Art and Psychoanalysis by Maria Walsh
Author:Maria Walsh [Walsh, Maria]
Language: eng
Format: epub
Publisher: I.B.Tauris & Co Ltd
16. Mike Kelley, Arena #7 (Bears), 1990.
Art allows us to perform the expulsion of the abject almost as a ritual catharsis. On one level, artist Paul McCarthy could be seen as indulging in the worst of infantile perversions. Performances such as Grand Pop, 1977, are replete with his signature ingredients of tomato ketchup, mayonnaise and brown sauce and the enactment of humiliating scenes of bullying and rambunctious behaviour, mainly by McCarthy on himself and on the props that he uses. In Bossy Burger, 1992, his ketchup splattered cook’s uniform and the surrounding wreckage of a mock cookery lesson for baby-doll soup parodies the wholesome vision of food on TV cookery shows. McCarthy has stated that his performances act out the underbelly of capitalist consumer desire, its fallout so to speak. In his performances and videos, bodies are gone awry, fluids leak everywhere and objects disintegrate, nowhere more so than in the film he collaborated on with Mike Kelley in 1992, where they dismantled the innocence of Joanna Spryi’s children’s story Heidi. The artists, Kelley playing Heidi, McCarthy her grandfather, attack the sculptural stand-ins for the other characters with an over-emphasis on the dummies’ orifices and secretions using homemade fluids and liquid matter. The film, which is more like documentation of a puppet show gone severely wrong, is just over an hour long, and its relentless repetition challenges our endurance and indulgence in the artists’ rambunctious antics.

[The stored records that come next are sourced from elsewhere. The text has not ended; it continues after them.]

This is an optimization exercise on Yosys and OpenROAD, whose aim is small area, a short achievable clock period and few clock cycles, not a production implementation. RTL that was checked went through simulation tests only; none was proved equivalent to the original. The clock input has no modelled driver; a real chip could not lean on it and would need a root buffer or a full tree. Power figures rest on the tool's default switching activity, not on a simulated workload.

## ELA
module ELA(clk, rst, in_data, data_rd, req, wen, addr, data_wr, done);
==> module ELA, before the edit <==
module ELA(clk, rst, in_data, data_rd, req, wen, addr, data_wr, done);
	input				clk;
	input				rst;
	input		[7:0]	in_data;
	input		[7:0]	data_rd;
	output				req;
	output	reg			wen;
	output	reg	[9:0]	addr;
	output	reg	[7:0]	data_wr;
	output	reg			done;
	reg			main, vld, nreq;
	assign req = ~nreq;
	reg			s0, s1, s2;
	reg	[4:0]	k;
	reg	[3:0]	j;
	reg	[7:0]	xr, v, yr, p, q;
	reg	[7:0]	dreg, bd;
	reg	[7:0]	sreg, bs;
	wire [7:0] yn = ~yr;
	wire [7:0] sp = xr ^ yr;	 
	wire [7:0] ep = xr ^ yn;	 
	reg [7:0] sg, sq, eg, eq;	 
	integer l, i, t;
	always @(*) begin
		sg = xr & yr;
		sq = sp;
		eg = xr & yn;
		eq = ep;
		for (l = 0; l < 3; l = l + 1)
			for (i = 0; i < 8; i = i + 1)
				if ((i >> l) & 1) begin
					t = ((i >> (l + 1)) << (l + 1)) + (1 << l) - 1;
					sg[i] = sg[i] | (sq[i] & sg[t]);
					sq[i] = sq[i] & sq[t];
					eg[i] = eg[i] | (eq[i] & eg[t]);
					eq[i] = eq[i] & eq[t];
				end
	end
	wire [8:0] sum = {sg[7], sp ^ {sg[6:0], 1'b0}};
	wire [7:0] e0 = ep ^ {eg[6:0], 1'b0};
	wire [7:0] e1 = ep ^ {eg[6:0] | eq[6:0], 1'b1};
	wire [7:0] dm = eg[7] ? e0 : ~e1;
	wire bzero = &bd;
	wire lt = ~bzero & ((&dreg) | (dreg < bd));
	reg cen;
	wire upd = s1 | (lt & cen);
	wire [4:0] k1 = k + 5'd1;
	always @(posedge clk) begin
		dreg <= dm;
		sreg <= sum[8:1];
		if (upd) begin
			bd <= dreg;
			bs <= sreg;
		end
		if (s0) begin
			xr <= v;
			v <= xr;
		end else if (s1)
			xr <= data_rd;
		if (s0)
			yr <= data_wr;
		else if (s1)
			yr <= q;
		else
			yr <= p;
		if (s1) begin
			p <= yr;
			q <= p;
		end
		cen <= s1 ? (k[4:1] != 4'd0) : s2 ? (k != 5'd1 && k != 5'd2) : 1'b0;
		data_wr <= s1 ? bs : in_data;
		addr[4:0] <= s1 ? k - 5'd2 : k;
		addr[5] <= s1;
		if (!main)
			addr[9:6] <= 4'd0;
		else if (s2)
			addr[9:6] <= j + 4'd1;
		else if (s1 && k[4:1] == 4'd0)
			addr[9:6] <= j - 4'd1;
		else
			addr[9:6] <= j;
	end
	always @(posedge clk or posedge rst) begin
		if (rst) begin
			main <= 1'b0;
			vld <= 1'b0;
			s0 <= 1'b0;
			s1 <= 1'b0;
			s2 <= 1'b0;
			k <= 5'd0;
			j <= 4'd0;
			nreq <= 1'b0;
			wen <= 1'b0;
			done <= 1'b0;
		end else if (done) begin
			nreq <= 1'b1;
			wen <= 1'b0;
		end else if (!main) begin
			vld <= ~nreq;
			if (vld) k <= k1;
			wen <= vld;
			if (vld && k == 5'd31) begin
				main <= 1'b1;
				s2 <= 1'b1;
				nreq <= 1'b1;
			end
		end else begin
			s0 <= s2;
			s1 <= s0;
			s2 <= s1;
			nreq <= ~s0;
			if (s1) begin
				k <= k1;
				if (k == 5'd31) j <= j + 4'd1;
			end
			if (s2) begin
				wen <= (j != 4'd15);
				if (j == 4'd15 && k == 5'd2) begin
					done <= 1'b1;
					main <= 1'b0;
					wen <= 1'b0;
				end
			end else
				wen <= s1;
		end
	end
endmodule
==> flow/config.mk <==
export PLATFORM = sky130hd
export DESIGN_NAME = ELA
export DESIGN_NICKNAME = ELA
export VERILOG_FILES = /design/flow/design.v
export SDC_FILE = /design/flow/constraint.sdc
export NUM_CORES = 8
export LEC_CHECK = 0
export CAP_MARGIN = 20
export CORE_MARGIN = 2
export CORE_UTILIZATION = 40
export SETUP_SLACK_MARGIN = 2.8
export SLEW_MARGIN = 20
==> flow/constraint.sdc <==
create_clock -name core_clock -period 5.0 [get_ports {clk}]
set_input_delay 1.0000 -clock core_clock [delete_from_list [all_inputs] [get_ports {clk}]]
set_output_delay 1.0000 -clock core_clock [all_outputs]
set_load 0.01 [all_outputs]
standard.sh (not shown) runs the stock make flow with config.mk's settings and CLKGATE_MAP_FILE= SYNTH_SCRIPT=/design/flow/synth_recipe.tcl, a recipe that flattens the netlist after the stock synthesis.
==> flow/flow/run.sh <==
#!/bin/bash
# Own layout flow: the standard ORFS flow (standard.sh), except that
# - the clock tree is built by flow/cts.tcl, a copy of ORFS's cts.tcl whose
#   TritonCTS call is replaced by one level of clock buffers fed by the clock
#   port (manual_clock_tree there);
# - flow/env.sh may set MAKEVARS, extra ORFS variables for the steps after
#   synthesis. Synthesis is the standard one, unchanged.
# Every tool's output goes to a log in this folder.
set -euo pipefail
W=$(pwd)
rm -rf "$W/scripts"
cp -r "$FLOW_HOME/scripts" "$W/scripts"
cp "$W/flow/cts.tcl" "$W/scripts/cts.tcl"
export SCRIPTS_DIR="$W/scripts"
export CLKTREE_NBUF=4
export CLKTREE_BUF=sky130_fd_sc_hd__clkbuf_16
MAKEVARS=()
if [ -f "$W/flow/env.sh" ]; then source "$W/flow/env.sh"; fi
bash standard.sh synth > "$W/flow_synth.log" 2>&1
for step in floorplan place cts finish; do
  bash standard.sh "${MAKEVARS[@]}" $step > "$W/flow_$step.log" 2>&1
done
test -s "$W/out/final.def"
Other scripts of this flow, unchanged in this note and not shown: flow/flow/cts.tcl, flow/flow/env.sh
Testbench counts at the start, summed over its fixed seeds: cycles 47,392.
Next try:
--- a/flow/design.v
+++ b/flow/design.v
@@ -16,5 +16,5 @@
 	reg	[3:0]	j;
 	reg	[7:0]	xr, v, yr, p, q;
-	reg	[7:0]	dreg, bd;
+	reg	[8:0]	dreg, bd;
 	reg	[7:0]	sreg, bs;
 	wire [7:0] yn = ~yr;
@@ -39,17 +39,17 @@
 	end
 	wire [8:0] sum = {sg[7], sp ^ {sg[6:0], 1'b0}};
-	wire [7:0] e0 = ep ^ {eg[6:0], 1'b0};
-	wire [7:0] e1 = ep ^ {eg[6:0] | eq[6:0], 1'b1};
-	wire [7:0] dm = eg[7] ? e0 : ~e1;
-	wire bzero = &bd;
-	wire lt = ~bzero & ((&dreg) | (dreg < bd));
-	reg cen;
-	wire upd = s1 | (lt & cen);
+	wire [8:0] e = {eg[7], ep ^ {eg[6:0], 1'b0}};
+	wire [7:0] m = e[8] ? e[7:0] : ~e[7:0];
+	wire [10:0] cmp = {2'b00, dreg[7:0], 1'b1} + {~bd[8], ~bd, dreg[8]};
+	wire lt = cmp[10];
+	wire [8:0] dm1 = dreg[8] ? {1'b0, dreg[7:0]} : {1'b0, dreg[7:0]} - 9'd1;
+	wire edge_col = (k == 5'd1) || (k == 5'd2);
+	wire upd = s1 | (lt & ~edge_col & (s2 | s0));
 	wire [4:0] k1 = k + 5'd1;
 	always @(posedge clk) begin
-		dreg <= dm;
+		dreg <= {e[8], m};
 		sreg <= sum[8:1];
 		if (upd) begin
-			bd <= dreg;
+			bd <= dm1;
 			bs <= sreg;
 		end
@@ -69,5 +69,4 @@
 			q <= p;
 		end
-		cen <= s1 ? (k[4:1] != 4'd0) : s2 ? (k != 5'd1 && k != 5'd2) : 1'b0;
 		data_wr <= s1 ? bs : in_data;
 		addr[4:0] <= s1 ? k - 5'd2 : k;
=> Via count falls by 3.0%; utilization is about the same; synthesized area went down by 0.58%; worst setup slack improved by 25 ps; power rises by 2.6%; design area is about the same; register-to-register slack improved by 20 ps; die area went down by 0.57%; hold slack hardly moves; sequential cell count went up by 1; routed wire length shrinks by 7.6%; final cell count falls by 1.6%.
Testbench counts after the change, summed over its fixed seeds: cycles 47,392.
In every run of this note, the design's own scripts or RTL, not TritonCTS, make the clock network.

Another version of the RTL of ELA (not shown whole).
Size: roughly 380 cells after synthesis, roughly 97 flip-flops, about 0.0045 sq mm of cells after synthesis.
==> module ELA, before the edit <==
module ELA(clk, rst, in_data, data_rd, req, wen, addr, data_wr, done);
	input				clk;
	input				rst;
	input		[7:0]	in_data;
	input		[7:0]	data_rd;
	output				req;
	output	reg			wen;
	output	reg	[9:0]	addr;
	output	reg	[7:0]	data_wr;
	output	reg			done;
	reg			nreq;
	assign req = ~nreq;
	reg			s0, s1, s2;
	wire		main = s0 | s1 | s2;
	wire [4:0] col = addr[4:0];
	wire [3:0] rf = addr[9:6];
	wire kge2 = |col[4:1];				 
	wire klow = &col[4:2] & (col[1] | col[0]);	 
	wire last = addr[5] & klow & (rf == 4'd14);	 
	reg	[7:0]	xr, v, yr, p, q;
	reg	[7:0]	dreg, bd;
	reg	[7:0]	sreg, bs;
	wire [7:0] sum8, dm;
	ela_eval u_eval (.x(xr), .y(yr), .s(sum8), .d(dm));
	wire bzero = &bd;
	wire lt = ~bzero & ((&dreg) | (dreg < bd));
	reg cen;
	wire upd = s1 | (lt & cen);
	always @(posedge clk) begin
		dreg <= dm;
		sreg <= sum8;
		if (upd) begin
			bd <= dreg;
			bs <= sreg;
		end
		if (s0) begin
			xr <= v;
			v <= xr;
		end else if (s1)
			xr <= data_rd;
		if (s0)
			yr <= data_wr;
		else if (s1)
			yr <= q;
		else
			yr <= p;
		if (s1) begin
			p <= yr;
			q <= p;
		end
		cen <= s1 ? kge2 : s2 ? ~col[4] | ~col[3] | ~col[2] | ~col[1] : 1'b0;
		data_wr <= s1 ? bs : in_data;
		if (!main && !wen)
			addr <= 10'd31;
		else begin
			addr[4:0] <= col + (s1 ? 5'd30 : s2 ? 5'd3 : s0 ? 5'd0 : 5'd1);
			addr[5] <= s1;
			if (!main)
				addr[9:6] <= {3'd0, nreq & (&col)};
			else if (s0 || (s1 && !kge2))
				addr[9:6] <= rf - 4'd1;
			else if (s2)
				addr[9:6] <= rf + ((addr[5] & klow) ? 4'd2 : 4'd1);
		end
	end
	always @(posedge clk or posedge rst) begin
		if (rst) begin
			s0 <= 1'b0;
			s1 <= 1'b0;
			s2 <= 1'b0;
			nreq <= 1'b0;
			wen <= 1'b0;
			done <= 1'b0;
		end else if (done) begin
			nreq <= 1'b1;
			wen <= 1'b0;
		end else if (!main) begin
			wen <= 1'b1;
			if (wen && col == 5'd30)
				nreq <= 1'b1;
			if (nreq && col == 5'd31)
				s0 <= 1'b1;
		end else begin
			s0 <= s2;
			s1 <= s0;
			s2 <= s1;
			nreq <= ~s0;
			if (s2) begin
				wen <= ~last;
				if (last && col == 5'd31) begin
					done <= 1'b1;
					s0 <= 1'b0;
					wen <= 1'b0;
				end
			end else
				wen <= s1;
		end
	end
endmodule
==> module ela_eval, before the edit <==
module ela_eval(x, y, s, d);
	input [7:0] x, y;
	output [7:0] s, d;
	wire [7:0] yn = ~y;
	wire [7:0] sp = x ^ y; wire [7:0] ep = x ^ yn;
	reg [7:0] sg, sq, eg, eq, g2, p2, h2, q2; integer l, i;
	always @(*) begin sg = x & y; sq = sp; eg = x & yn; eq = ep;
		for (l = 0; l < 3; l = l + 1) begin g2 = sg; p2 = sq; h2 = eg; q2 = eq;
			for (i = 0; i < 8; i = i + 1) if (i >= (1 << l)) begin
				g2[i] = sg[i] | (sq[i] & sg[i - (1 << l)]); p2[i] = sq[i] & sq[i - (1 << l)];
				h2[i] = eg[i] | (eq[i] & eg[i - (1 << l)]); q2[i] = eq[i] & eq[i - (1 << l)]; end
			sg = g2; sq = p2; eg = h2; eq = q2; end
	end
	wire [8:0] sum = {sg[7], sp ^ {sg[6:0], 1'b0}};
	wire [7:0] e0 = ep ^ {eg[6:0], 1'b0};
	wire [7:0] e1 = ep ^ {eg[6:0] | eq[6:0], 1'b1};
	assign s = sum[8:1];
	assign d = eg[7] ? e0 : ~e1;
endmodule
clock: 5.0 ns
lec_check: 0
cap_margin: 20
core_margin: 2
core_utilization: 40
setup_slack_margin: 2.95
slew_margin: 20
synth_hierarchical: 1
Scripts as last shown in full above: flow/flow/run.sh
Other scripts of this flow, unchanged in this note and not shown: flow/flow/cts.tcl, flow/flow/env.sh
Next try:
--- a/flow/design.v
+++ b/flow/design.v
@@ -52,18 +52,20 @@
 		cen <= s1 ? kge2 : s2 ? ~col[4] | ~col[3] | ~col[2] | ~col[1] : 1'b0;
 		data_wr <= s1 ? bs : in_data;
 		if (!main && !wen)
 			addr <= 10'd31;
 		else begin
-			addr[4:0] <= col + (s1 ? 5'd30 : s2 ? 5'd3 : s0 ? 5'd0 : 5'd1);
+			addr[4:0] <= s1 ? col - 5'd2 : s2 ? col + 5'd3 : s0 ? col : col + 5'd1;
 			addr[5] <= s1;
 			if (!main)
 				addr[9:6] <= {3'd0, nreq & (&col)};
 			else if (s0 || (s1 && !kge2))
 				addr[9:6] <= rf - 4'd1;
+			else if (s2 && addr[5] && klow)
+				addr[9:6] <= rf + 4'd2;
 			else if (s2)
-				addr[9:6] <= rf + ((addr[5] & klow) ? 4'd2 : 4'd1);
+				addr[9:6] <= rf + 4'd1;
 		end
 	end
 	always @(posedge clk or posedge rst) begin
 		if (rst) begin
 			s0 <= 1'b0;
@@ -97,21 +99,31 @@
 				wen <= s1;
 		end
 	end
 endmodule
 module ela_eval(x, y, s, d);
-	input [7:0] x, y;
-	output [7:0] s, d;
+	input		[7:0]	x, y;
+	output		[7:0]	s, d;
 	wire [7:0] yn = ~y;
-	wire [7:0] sp = x ^ y; wire [7:0] ep = x ^ yn;
-	reg [7:0] sg, sq, eg, eq, g2, p2, h2, q2; integer l, i;
-	always @(*) begin sg = x & y; sq = sp; eg = x & yn; eq = ep;
-		for (l = 0; l < 3; l = l + 1) begin g2 = sg; p2 = sq; h2 = eg; q2 = eq;
-			for (i = 0; i < 8; i = i + 1) if (i >= (1 << l)) begin
-				g2[i] = sg[i] | (sq[i] & sg[i - (1 << l)]); p2[i] = sq[i] & sq[i - (1 << l)];
-				h2[i] = eg[i] | (eq[i] & eg[i - (1 << l)]); q2[i] = eq[i] & eq[i - (1 << l)]; end
-			sg = g2; sq = p2; eg = h2; eq = q2; end
+	wire [7:0] sp = x ^ y;	 
+	wire [7:0] ep = x ^ yn;	 
+	reg [7:0] sg, sq, eg, eq;	 
+	integer l, i, t;
+	always @(*) begin
+		sg = x & y;
+		sq = sp;
+		eg = x & yn;
+		eq = ep;
+		for (l = 0; l < 3; l = l + 1)
+			for (i = 0; i < 8; i = i + 1)
+				if ((i >> l) & 1) begin
+					t = ((i >> (l + 1)) << (l + 1)) + (1 << l) - 1;
+					sg[i] = sg[i] | (sq[i] & sg[t]);
+					sq[i] = sq[i] & sq[t];
+					eg[i] = eg[i] | (eq[i] & eg[t]);
+					eq[i] = eq[i] & eq[t];
+				end
 	end
 	wire [8:0] sum = {sg[7], sp ^ {sg[6:0], 1'b0}};
 	wire [7:0] e0 = ep ^ {eg[6:0], 1'b0};
 	wire [7:0] e1 = ep ^ {eg[6:0] | eq[6:0], 1'b1};
 	assign s = sum[8:1];
What happened: The changed run ran to the end with no violations; via count drops slightly; synthesized cell count drops slightly; power climbs slightly; sequential cell count stays the same; clock skew drops by 0.0097 ns; final area drops slightly; sequential share of layout area climbs by 0.73 points; final cell count drops slightly; wire length drops slightly; critical path depth climbs by 2.
No functional check of the RTL was part of any run of this note. No run of this note takes its clock network from TritonCTS; it comes from the design's own scripts or RTL.

port drivers added, routing unchanged:
The flow's constraints put no driver on any port. The routed layouts listed below were extracted and timed again, unchanged, in two steps.
Step 1: set_driving_cell puts a clkbuf_16 on clk and a buf_2 on each other input, an assumption about the parent block.
Step 2 times the ports against the registers' clock, not the clock port: input delays grow and output delays shrink by t, the midpoint of the rising clock arrivals with the driver on.
Slacks: ideal ports / drivers / drivers and shift; pairs: ideal ports / drivers.
run	t (ns)	setup slack, ns	worst hold slack (ns)	clock arrival spread, ns	worst data-port slew with drivers (ns)
the first run of note 1	0.241	2.855 / 2.855 / 2.855	0.412 / 0.412 / 0.412	0.016 / 0.016	0.04
the second run of note 1	0.242	2.879 / 2.879 / 2.879	0.413 / 0.413 / 0.413	0.012 / 0.012	0.04
the first run of note 2	0.233	2.950 / 2.950 / 2.950	0.399 / 0.399 / 0.399	0.015 / 0.014	0.04
the second run of note 2	0.234	2.907 / 2.907 / 2.907	0.411 / 0.411 / 0.411	0.005 / 0.005	0.03
After both steps setup and hold are still met in every run listed.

The focus of Kelley’s, McCarthy’s and Gober’s use of abjection questions the ideal bodies that inhabit dominant cultural forms and structures such as art, abject art being heralded as a reaction to the consumerist ethos of Neo-Geo art. In their work, the abject is probed as a cultural term, not simply reified as bodily essences and substance, as in the work of Smith and Pondick. The scene of abjection could be said to stage a kind of truth of the damaged body and diseased body, a body which is perhaps fetishistically sought after in an era where cosmetic surgery and airbrushing techniques manufacture bodies without blemish or sign of bodily excess such as fat, hair and wrinkles. Whether the assertion of a damaged body is enough in itself to counter the cultural impetus towards perfection is questionable. Kristeva says that we are no longer protected from the abject by paternal law, therefore it manifests itself everywhere. Indeed one could even see the perfected bodies of surgery and advertising themselves as somewhat abject in the sense that, in their striving for perfection, these bodies become somewhat monstrous and thereby threaten normalised boundaries. For example, fashion models are distorted to look sick or alien-like, and surgery can generate botched Frankenstein-like features. Kristeva sees art having a cathartic role to play in the proliferation of abject chaos. ‘In a world in which the Other has collapsed, the aesthetic task [...] amounts to retracing the fragile limits of the speaking being, closest to its dawn, to the bottomless “primacy” constituted by primal repression.’9 The contradiction here is that in plumbing these abject depths, the artist still has to shape them.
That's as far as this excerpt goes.